*The problem*. Work out how many lines in the entries contain the string "cyclic", and give nothing but that number.

Saved entries
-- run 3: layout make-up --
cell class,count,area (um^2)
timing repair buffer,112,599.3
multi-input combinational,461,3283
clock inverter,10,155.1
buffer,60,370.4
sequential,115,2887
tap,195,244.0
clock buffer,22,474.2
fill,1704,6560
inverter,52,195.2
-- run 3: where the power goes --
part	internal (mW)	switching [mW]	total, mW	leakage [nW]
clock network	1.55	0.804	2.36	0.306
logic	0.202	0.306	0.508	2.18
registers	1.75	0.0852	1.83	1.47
`src/oda_defines.vh`:
```
// Purpose: constants for the object dictionary access engine
// Assumes: 32-bit apb data, one word per register
// Notes: offsets are byte addresses
`ifndef ODA_DEFINES_VH
`define ODA_DEFINES_VH
`define ODA_ERR_ACCESS 8'h01
`define ODA_ERR_FORMAT 8'h02
`define ODA_ERR_MISSING 8'h04
`define ODA_IDX_NOP 16'h0000
`define ODA_DYN_LO 16'h5100
`define ODA_DYN_HI 16'h57FF
`define ODA_DYN_BASE 16'h5100
`define ODA_CHTYPE_IDX 16'h5001
`define ODA_NUM_CH 6
`define ODA_OBJ_RW 2'h0
`define ODA_OBJ_RO 2'h1
`define ODA_OBJ_WO 2'h2
`define ODA_FMT_8 2'h0
`define ODA_FMT_16 2'h1
`define ODA_FMT_32 2'h2
`define ODA_FMT_WIDE 2'h3
`define ODA_A_STATUS 12'h000
`define ODA_A_CLEAR 12'h004
`define ODA_A_ENABLE 12'h008
`define ODA_A_CHMAP 12'h00C
`define ODA_A_RDCNT 12'h010
`define ODA_A_WRCNT 12'h014
`define ODA_EV_RD 0
`define ODA_EV_WR 1
`define ODA_EV_ERR 2
`define ODA_EV_NOP 3
`define ODA_NUM_EV 4
`endif

```
`src/oda_engine.v`:
```
// Purpose: object dictionary read/write request engine fed by cyclic container fields
// Assumes: request fields arrive on i_clk with i_cyc_update marking each cyclic refresh;
//          object store lives outside, reached by a one-cycle lookup port
// Notes: apb slave holds interrupt status, enable, clear and channel map
//        read and write counters count every access, errors included
//
// Notes on behaviour
// [RULE1] act only when index, subindex, filler or value differ from last request
// [RULE2] index zero is a no-op; nothing is read or written
// [RULE3] index zero clears the matching response fields to zero
// [RULE4] controller changes a field to repeat an identical request
// [RULE5] read response echoes index/subindex actually read; valid when matched, no error
// [RULE6] error codes 0x01 access, 0x02 format, 0x04 missing object
// [RULE7] write response echoes written index/subindex; success when matched, no error
// [RULE8] index is 16 bits, subindex 8 bits, full ranges
// [RULE9] value field: 32, 16 or 8 bit objects right aligned, upper bits unused
// [RULE10] only objects up to 32 bits are reachable
// [RULE11] float values pass as raw bit patterns, never converted
// [RULE12] controller sets index zero, loads subindex and value, then index
// [RULE13] writes store the value with no range checking
// [RULE14] action commands still carry a value, for example zero
// [RULE15] dynamic indices exist only while their calculated channel exists
// [RULE16] channel block object index is dynamic base plus block position
// [RULE17] each object has an access attribute; read-only writes return access error
// [RULE18] writing type codes to channel type subindices 1..6 creates channels
// [RULE19] last request of each container is kept and compared every cyclic update
`timescale 1ns/100ps
`default_nettype none
`include "oda_defines.vh"

module oda_engine #(
    parameter NUM_CH = `ODA_NUM_CH
) (
    input wire i_clk,
    input wire i_sys_rst,
    input wire i_cyc_update,
    input wire [15:0] i_rd_index,
    input wire [7:0] i_rd_object_subindex,
    input wire [7:0] i_rd_filler,
    input wire [15:0] i_wr_index,
    input wire [7:0] i_wr_object_subindex,
    input wire [7:0] i_wr_filler,
    input wire [31:0] i_wr_value,
    output reg [15:0] o_rd_resp_index,
    output reg [7:0] o_rd_resp_object_subindex,
    output reg [7:0] o_rd_resp_error,
    output reg [31:0] o_rd_resp_value,
    output reg [15:0] o_wr_resp_index,
    output reg [7:0] o_wr_resp_object_subindex,
    output reg [7:0] o_wr_resp_error,
    output wire [15:0] o_obj_index,
    output wire [7:0] o_obj_object_subindex,
    output reg o_obj_rd,
    output reg o_obj_wr,
    output reg [31:0] o_obj_wdata,
    input wire i_obj_exists,
    input wire [1:0] i_obj_access,
    input wire [1:0] i_obj_format,
    input wire [31:0] i_obj_rdata,
    output wire [NUM_CH-1:0] o_ch_present,
    input wire [11:0] i_paddr,
    input wire i_psel,
    input wire i_penable,
    input wire i_pwrite,
    input wire [31:0] i_pwdata,
    output reg [31:0] o_prdata,
    output wire o_pready,
    output wire o_pslverr,
    output wire o_irq
);

    // two-step engine: a request is latched, then looked up one cycle later;
    // the idle cycle between lets a changing field settle before it is used,
    // at the cost of one cycle of answer latency
    localparam ST_IDLE = 2'h0;
    localparam ST_RD = 2'h1;
    localparam ST_WR = 2'h2;

    reg [1:0] state_reg;
    reg [39:0] rd_last_reg;
    reg [63:0] wr_last_reg;
    reg rd_pend_reg;
    reg wr_pend_reg;
    reg [15:0] cur_idx_reg;
    reg [7:0] cur_sub_reg;
    reg [7:0] ch_type_reg [0:NUM_CH-1];
    reg [NUM_CH-1:0] ch_map_reg;
    reg [`ODA_NUM_EV-1:0] ev_status_reg;
    reg [`ODA_NUM_EV-1:0] ev_enable_reg;
    reg [`ODA_NUM_EV-1:0] ev_set;
    reg [31:0] rd_cnt_reg;
    reg [31:0] wr_cnt_reg;
    reg [7:0] err_next;
    reg local_hit;
    reg [31:0] local_data;
    reg [2:0] ch_sel;

    wire [39:0] rd_now;
    wire [63:0] wr_now;
    wire rd_changed;
    wire wr_changed;
    wire dyn_range;
    wire [15:0] dyn_pos;
    wire dyn_live;
    wire chtype_obj;
    wire apb_wr;
    wire apb_rd;

    // request snapshots, the filler byte counts as a field too
    // the read container has no value field, so its low byte is padded
    assign rd_now = {i_rd_index, i_rd_object_subindex, i_rd_filler, 8'h00};
    assign wr_now = {i_wr_index, i_wr_object_subindex, i_wr_filler, i_wr_value};
    assign rd_changed = i_cyc_update && (rd_now != rd_last_reg); // [RULE1] [RULE19]
    assign wr_changed = i_cyc_update && (wr_now != wr_last_reg); // [RULE1] [RULE19]

    // per-channel presence: a nonzero type code makes the channel live
    genvar g;
    generate
        for (g = 0; g < NUM_CH; g = g + 1) begin : g_ch
            assign o_ch_present[g] = (ch_type_reg[g] != 8'h00); // [RULE18]
        end
    endgenerate

    // dynamic range decode, position counted from the base
    // positions beyond NUM_CH never exist, whatever the store claims;
    // the bit-select below is only reached when the position is in range
    assign dyn_range = (cur_idx_reg >= `ODA_DYN_LO) && (cur_idx_reg <= `ODA_DYN_HI);
    assign dyn_pos = cur_idx_reg - `ODA_DYN_BASE; // [RULE16]
    assign dyn_live = (dyn_pos >= 16'h0001) && (dyn_pos <= NUM_CH)
        && o_ch_present[dyn_pos[2:0] - 3'h1]; // [RULE15]
    assign chtype_obj = (cur_idx_reg == `ODA_CHTYPE_IDX)
        && (cur_sub_reg >= 8'h01) && (cur_sub_reg <= NUM_CH);

    assign o_obj_index = cur_idx_reg;
    assign o_obj_object_subindex = cur_sub_reg;

    // lookup: channel type objects live here, the rest outside
    always @* begin
        ch_sel = cur_sub_reg[2:0] - 3'h1;
        local_hit = chtype_obj;
        local_data = {24'h000000, ch_type_reg[ch_sel]};
    end

    // error classification; dynamic objects of absent channels do not exist
    // order matters: a missing object hides format and access faults,
    // so the controller sees one code, never an or of several
    always @* begin
        err_next = 8'h00;
        if (!local_hit) begin
            if (!i_obj_exists || (dyn_range && !dyn_live)) begin
                err_next = `ODA_ERR_MISSING; // [RULE6] [RULE15]
            end else if (i_obj_format == `ODA_FMT_WIDE) begin
                err_next = `ODA_ERR_FORMAT; // [RULE10] [RULE6]
            end else if (state_reg == ST_WR && i_obj_access == `ODA_OBJ_RO) begin
                err_next = `ODA_ERR_ACCESS; // [RULE17] [RULE6]
            end else if (state_reg == ST_RD && i_obj_access == `ODA_OBJ_WO) begin
                err_next = `ODA_ERR_ACCESS; // [RULE17]
            end
        end
    end

    // event set pulses for the interrupt status
    // no-op events come straight from the snapshot compare, not the engine
    always @* begin
        ev_set = {`ODA_NUM_EV{1'b0}};
        ev_set[`ODA_EV_RD] = (state_reg == ST_RD);
        ev_set[`ODA_EV_WR] = (state_reg == ST_WR);
        ev_set[`ODA_EV_ERR] = (state_reg != ST_IDLE) && (err_next != 8'h00);
        ev_set[`ODA_EV_NOP] = (rd_changed && i_rd_index == `ODA_IDX_NOP)
            || (wr_changed && i_wr_index == `ODA_IDX_NOP);
    end

    // request engine: at most one read or write access every two cycles after a change
    always @(posedge i_clk) begin
        if (i_sys_rst) begin
            state_reg <= ST_IDLE;
            rd_last_reg <= 40'h0000000000;
            wr_last_reg <= 64'h0000000000000000;
            rd_pend_reg <= 1'b0;
            wr_pend_reg <= 1'b0;
            cur_idx_reg <= 16'h0000;
            cur_sub_reg <= 8'h00;
            o_rd_resp_index <= 16'h0000;
            o_rd_resp_object_subindex <= 8'h00;
            o_rd_resp_error <= 8'h00;
            o_rd_resp_value <= 32'h00000000;
            o_wr_resp_index <= 16'h0000;
            o_wr_resp_object_subindex <= 8'h00;
            o_wr_resp_error <= 8'h00;
            o_obj_rd <= 1'b0;
            o_obj_wr <= 1'b0;
            o_obj_wdata <= 32'h00000000;
            rd_cnt_reg <= 32'h00000000;
            wr_cnt_reg <= 32'h00000000;
        end else begin
            o_obj_wr <= 1'b0;
            o_obj_rd <= 1'b0;
            case (state_reg)
                ST_IDLE: begin
                    // reads take precedence; a pending write waits one access
                    // the !changed guards keep a snapshot that moves this cycle
                    // from being used half old, half new
                    if (rd_pend_reg && !rd_changed) begin
                        cur_idx_reg <= rd_last_reg[39:24];
                        cur_sub_reg <= rd_last_reg[23:16];
                        rd_pend_reg <= 1'b0;
                        o_obj_rd <= 1'b1;
                        state_reg <= ST_RD;
                    end else if (wr_pend_reg && !wr_changed) begin
                        cur_idx_reg <= wr_last_reg[63:48];
                        cur_sub_reg <= wr_last_reg[47:40];
                        wr_pend_reg <= 1'b0;
                        state_reg <= ST_WR;
                    end
                end
                ST_RD: begin
                    o_rd_resp_index <= cur_idx_reg; // [RULE5] [RULE8]
                    o_rd_resp_object_subindex <= cur_sub_reg; // [RULE5]
                    o_rd_resp_error <= err_next; // [RULE5]
                    rd_cnt_reg <= rd_cnt_reg + 32'h00000001;
                    // narrow objects are zero extended so stale upper bits never leak
                    if (local_hit) begin
                        o_rd_resp_value <= local_data;
                    end else if (err_next != 8'h00) begin
                        o_rd_resp_value <= 32'h00000000;
                    end else if (i_obj_format == `ODA_FMT_8) begin
                        o_rd_resp_value <= {24'h000000, i_obj_rdata[7:0]}; // [RULE9]
                    end else if (i_obj_format == `ODA_FMT_16) begin
                        o_rd_resp_value <= {16'h0000, i_obj_rdata[15:0]}; // [RULE9]
                    end else begin
                        o_rd_resp_value <= i_obj_rdata; // [RULE11]
                    end
                    state_reg <= ST_IDLE;
                end
                ST_WR: begin
                    o_wr_resp_index <= cur_idx_reg; // [RULE7] [RULE8]
                    o_wr_resp_object_subindex <= cur_sub_reg; // [RULE7]
                    o_wr_resp_error <= err_next; // [RULE7]
                    wr_cnt_reg <= wr_cnt_reg + 32'h00000001;
                    // value goes through untouched, no range check
                    if (!local_hit && err_next == 8'h00) begin
                        o_obj_wr <= 1'b1; // [RULE13]
                        o_obj_wdata <= wr_last_reg[31:0]; // [RULE11] [RULE13]
                    end
                    state_reg <= ST_IDLE;
                end
                default: begin
                    state_reg <= ST_IDLE;
                end
            endcase
            // snapshot every change; a zero index clears the response at once
            // kept below the case so a clear outranks a read finishing this cycle
            if (rd_changed) begin
                rd_last_reg <= rd_now; // [RULE19]
                if (i_rd_index == `ODA_IDX_NOP) begin
                    rd_pend_reg <= 1'b0; // [RULE2]
                    o_rd_resp_index <= 16'h0000; // [RULE3]
                    o_rd_resp_object_subindex <= 8'h00; // [RULE3]
                    o_rd_resp_error <= 8'h00; // [RULE3]
                    o_rd_resp_value <= 32'h00000000; // [RULE3]
                end else begin
                    rd_pend_reg <= 1'b1; // [RULE1]
                end
            end
            if (wr_changed) begin
                wr_last_reg <= wr_now; // [RULE19]
                if (i_wr_index == `ODA_IDX_NOP) begin
                    wr_pend_reg <= 1'b0; // [RULE2]
                    o_wr_resp_index <= 16'h0000; // [RULE3]
                    o_wr_resp_object_subindex <= 8'h00; // [RULE3]
                    o_wr_resp_error <= 8'h00; // [RULE3]
                end else begin
                    wr_pend_reg <= 1'b1; // [RULE1]
                end
            end
        end
    end

    // channel type objects: a write creates or removes the channel
    // clearing a type code removes the channel and its dynamic objects;
    // the outside store never sees these writes
    integer k;
    always @(posedge i_clk) begin
        if (i_sys_rst) begin
            for (k = 0; k < NUM_CH; k = k + 1) begin
                ch_type_reg[k] <= 8'h00;
            end
        end else if (state_reg == ST_WR && local_hit) begin
            ch_type_reg[ch_sel] <= wr_last_reg[7:0]; // [RULE18]
        end
    end

    // apb: zero wait states, unmapped reads return zero
    // limitation: writes to read-only offsets are dropped without pslverr
    assign o_pready = 1'b1;
    assign o_pslverr = 1'b0;
    assign apb_wr = i_psel && i_penable && i_pwrite;
    assign apb_rd = i_psel && !i_pwrite;

    // sticky status; a set in the clear cycle wins so no event is lost
    // the clear register reads back as zero; only enable reads back
    always @(posedge i_clk) begin
        if (i_sys_rst) begin
            ev_status_reg <= {`ODA_NUM_EV{1'b0}};
            ev_enable_reg <= {`ODA_NUM_EV{1'b0}};
            ch_map_reg <= {NUM_CH{1'b0}};
        end else begin
            if (apb_wr && i_paddr == `ODA_A_CLEAR) begin
                ev_status_reg <= (ev_status_reg & ~i_pwdata[`ODA_NUM_EV-1:0]) | ev_set;
            end else begin
                ev_status_reg <= ev_status_reg | ev_set;
            end
            if (apb_wr && i_paddr == `ODA_A_ENABLE) begin
                ev_enable_reg <= i_pwdata[`ODA_NUM_EV-1:0];
            end
            ch_map_reg <= o_ch_present;
        end
    end

    // read data registered at setup so it is stable in the access phase
    // counters wrap silently; software compares differences, not values
    always @(posedge i_clk) begin
        if (i_sys_rst) begin
            o_prdata <= 32'h00000000;
        end else if (apb_rd && !i_penable) begin
            case (i_paddr)
                `ODA_A_STATUS: o_prdata <= {{(32-`ODA_NUM_EV){1'b0}}, ev_status_reg};
                `ODA_A_ENABLE: o_prdata <= {{(32-`ODA_NUM_EV){1'b0}}, ev_enable_reg};
                `ODA_A_CHMAP: o_prdata <= {{(32-NUM_CH){1'b0}}, ch_map_reg};
                `ODA_A_RDCNT: o_prdata <= rd_cnt_reg;
                `ODA_A_WRCNT: o_prdata <= wr_cnt_reg;
                default: o_prdata <= 32'h00000000;
            endcase
        end
    end

    // level output, drops as soon as software clears or masks the cause
    assign o_irq = |(ev_status_reg & ev_enable_reg);

endmodule // oda_engine
`default_nettype wire

```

*Reply to the task*. 3